Comcast’s Foray Into Blockchain

Simple concept. Powerful possibilities. How Comcast’s innovations with blockchain will change the future of technology in Philadelphia.

Blockchain is a huge, dynamic platform at a stage in its development that harkens back to the Internet in the early 90s. Thousands of applications are being built to utilize this revolutionary technology. Some of these will succeed. Others will fail. It’s a fool’s errand to try guess which will fall into either of those camps.

The Internet gave us email, search engines, and social media. And so blockchain is poised to give us smart contracts and new currencies, alongside an unknowable number of amazing advancements.

It’s exciting to see our Philly neighbor Comcast placing bets and innovating on a new platform, especially blockchain. It speaks to the amazing breadth of the platform that Comcast’s initiative (alongside their participating partners including Disney, Channel 4, NBC Universal, Cox Communications, Mediaset Italia, TF1 and others TBA) has no overlap with Amino’s products, despite both companies using blockchain technology in the field of advertising.


Comcast’s solution exploits the distributed ledger and programmatic capabilities of blockchain to share information in a secure and robust way amongst other participants in their consortium.

Speculating about functionality before products hit the market is usually fruitless, however, it seems the “big idea” is that Comcast and Disney expose their data to each other, albeit encrypted. The companies can’t just look at each other’s data, despite every member of the consortium having access to local copies of the data via blockchain’s distributed ledger. Any changes made to the distributed ledger will be passed along to all parties in the consortium. The data shared in the ledger is encrypted in such a way that Disney allows Comcast to ask marketing questions of Disney’s data and vice versa.

Simple concept. Powerful possibilities. Comcast and Disney would be able to share and combine their marketing data in a secure, anonymized way. Data collected across screens, logins, pay TV, etc. can be combined across companies to offer improved targeting precision and custom analytics in a way that was difficult to accomplish before.

In contrast to that, Amino is following and tracking individual advertisements millions of times a second as they are bought and sold in the media supply chain. Whereas Comcast is using the distributed ledger to share information, Amino is centralized and private. Comcast is working at campaign scale, while Amino is working millions of times per second, one ad impression at a time, billions of times over the course of a campaign.

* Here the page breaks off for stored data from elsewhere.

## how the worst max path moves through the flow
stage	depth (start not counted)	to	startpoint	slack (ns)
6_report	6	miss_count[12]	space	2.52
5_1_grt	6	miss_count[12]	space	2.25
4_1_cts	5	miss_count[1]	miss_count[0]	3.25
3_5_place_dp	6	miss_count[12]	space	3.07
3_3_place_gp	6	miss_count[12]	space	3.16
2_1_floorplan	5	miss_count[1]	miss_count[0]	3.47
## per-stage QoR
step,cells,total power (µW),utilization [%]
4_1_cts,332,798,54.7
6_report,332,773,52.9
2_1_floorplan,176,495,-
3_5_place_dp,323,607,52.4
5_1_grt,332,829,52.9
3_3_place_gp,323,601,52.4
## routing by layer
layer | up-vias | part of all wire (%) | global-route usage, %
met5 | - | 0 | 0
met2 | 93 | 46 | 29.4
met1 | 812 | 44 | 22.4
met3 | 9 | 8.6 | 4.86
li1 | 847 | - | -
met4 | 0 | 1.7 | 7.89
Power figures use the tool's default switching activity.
File: config.mk
export PLATFORM = sky130hd
export DESIGN_NAME = line_cache
export DESIGN_NICKNAME = d
export VERILOG_FILES = /design/src/verilog/cache_pkg.sv /design/src/verilog/line_cache.sv
export VERILOG_INCLUDE_DIRS = /design/src /design/src/verilog
export SDC_FILE = /design/constraint.sdc
export NUM_CORES = 2
export LEC_CHECK = 0
export ABC_AREA = 0
export BUFFER_PORTS_ARGS = -buffer_cell sky130_fd_sc_hd__buf_2
export CAP_MARGIN = 40
export CORE_ASPECT_RATIO = 1.75
export CORE_MARGIN = 8
export CORE_UTILIZATION = 30
export DETAILED_ROUTE_END_ITERATION = 6
export RECOVER_POWER = 50
export SETUP_SLACK_MARGIN = 0.4
export SLEW_MARGIN = 20
export SYNTH_ARGS = -nofsm -noshare
export SYNTH_HDL_FRONTEND = slang
export SYNTH_SLANG_ARGS = --single-unit
File: constraint.sdc
create_clock -name clk_128 -period 15.3 [get_ports clk_128]
set_input_delay 1.53 -clock clk_128 [delete_from_list [all_inputs] [get_ports clk_128]]
set_output_delay 1.53 -clock clk_128 [all_outputs]
set_load 0.02 [all_outputs]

These are two relevant, interesting, and innovative uses of blockchain. But, they’re as different as night and day.


What excites us at Amino about this Comcast initiative is that Comcast is our hometown hero tech company, just two blocks from our headquarters in Center City Philadelphia. Comcast is training a legion of engineers, salespeople, marketers, and more in not just blockchain, but blockchain specifically applied to advertising.

Comcast is a center of gravity to attract talent to work in Philadelphia. Because Amino is looking for team members with a specific skillset, we routinely have to recruit from outside the city. But, no one wants to relocate to an area with limited career possibilities except for within a single company. People will consider the question of what would they do if it doesn’t work out. If they know there are other potential opportunities to move to in the future, they’ll be more willing to take a chance on Amino.

But this relationship isn’t one-sided. Amino has made profound leaps by solving the capacity limits of blockchain. The reality is, there are only so many engineers in this area who can accomplish this type of advancement. Amino has brought engineers into Philadelphia who have the skill and experience to achieve these types of accomplishments and is also training people locally to build, market, sell, and develop our company.

It helps companies like Amino recruit people who want to learn while working with a smaller team, but like the possibility to perhaps move to a larger company later in their careers. If one of Amino’s team members decides at some point that they want a change of pace from startup life, then they will have that option. It’s the beginnings of the kinds of ecosystems that have built up in Silicon Valley, NYC, Austin, and other places. We’re excited to see what other companies—large and small—in the Philadelphia area will be next to train up local resources and attract new talent to our area.

Going broader than just the staffing implication of Comcast’s entry into blockchain creating a critical mass of talent, this also means there’s an opportunity for executive cross-pollination of ideas, enabling large companies and start-up companies to pool together effectively.


We were recently talking with Vice President, Strategic Development at Comcast Marc Siry. He was relaying how in the early 1990s he was in a meeting where they were talking about “What’s going to be the future of the internet?” They talked about four different approaches: GopherFTPFinger, and the world wide web (WWW).

The success of the web seems obvious in hindsight, of course. But, consider the other things powered by the internet: email, file sharing, cloud storage, social media, etc. Blockchain is that same kind of transformative platform. We’re just now getting to defining the WWW layer. It might be crypto-currency. Or it might be supply chain management. Or maybe, smart contracts. These are all the first order, low-hanging fruit items. What will be really fun is to see what will spawn from that. It’s going to get so much more complex and interesting. We at Amino can’t wait to see it.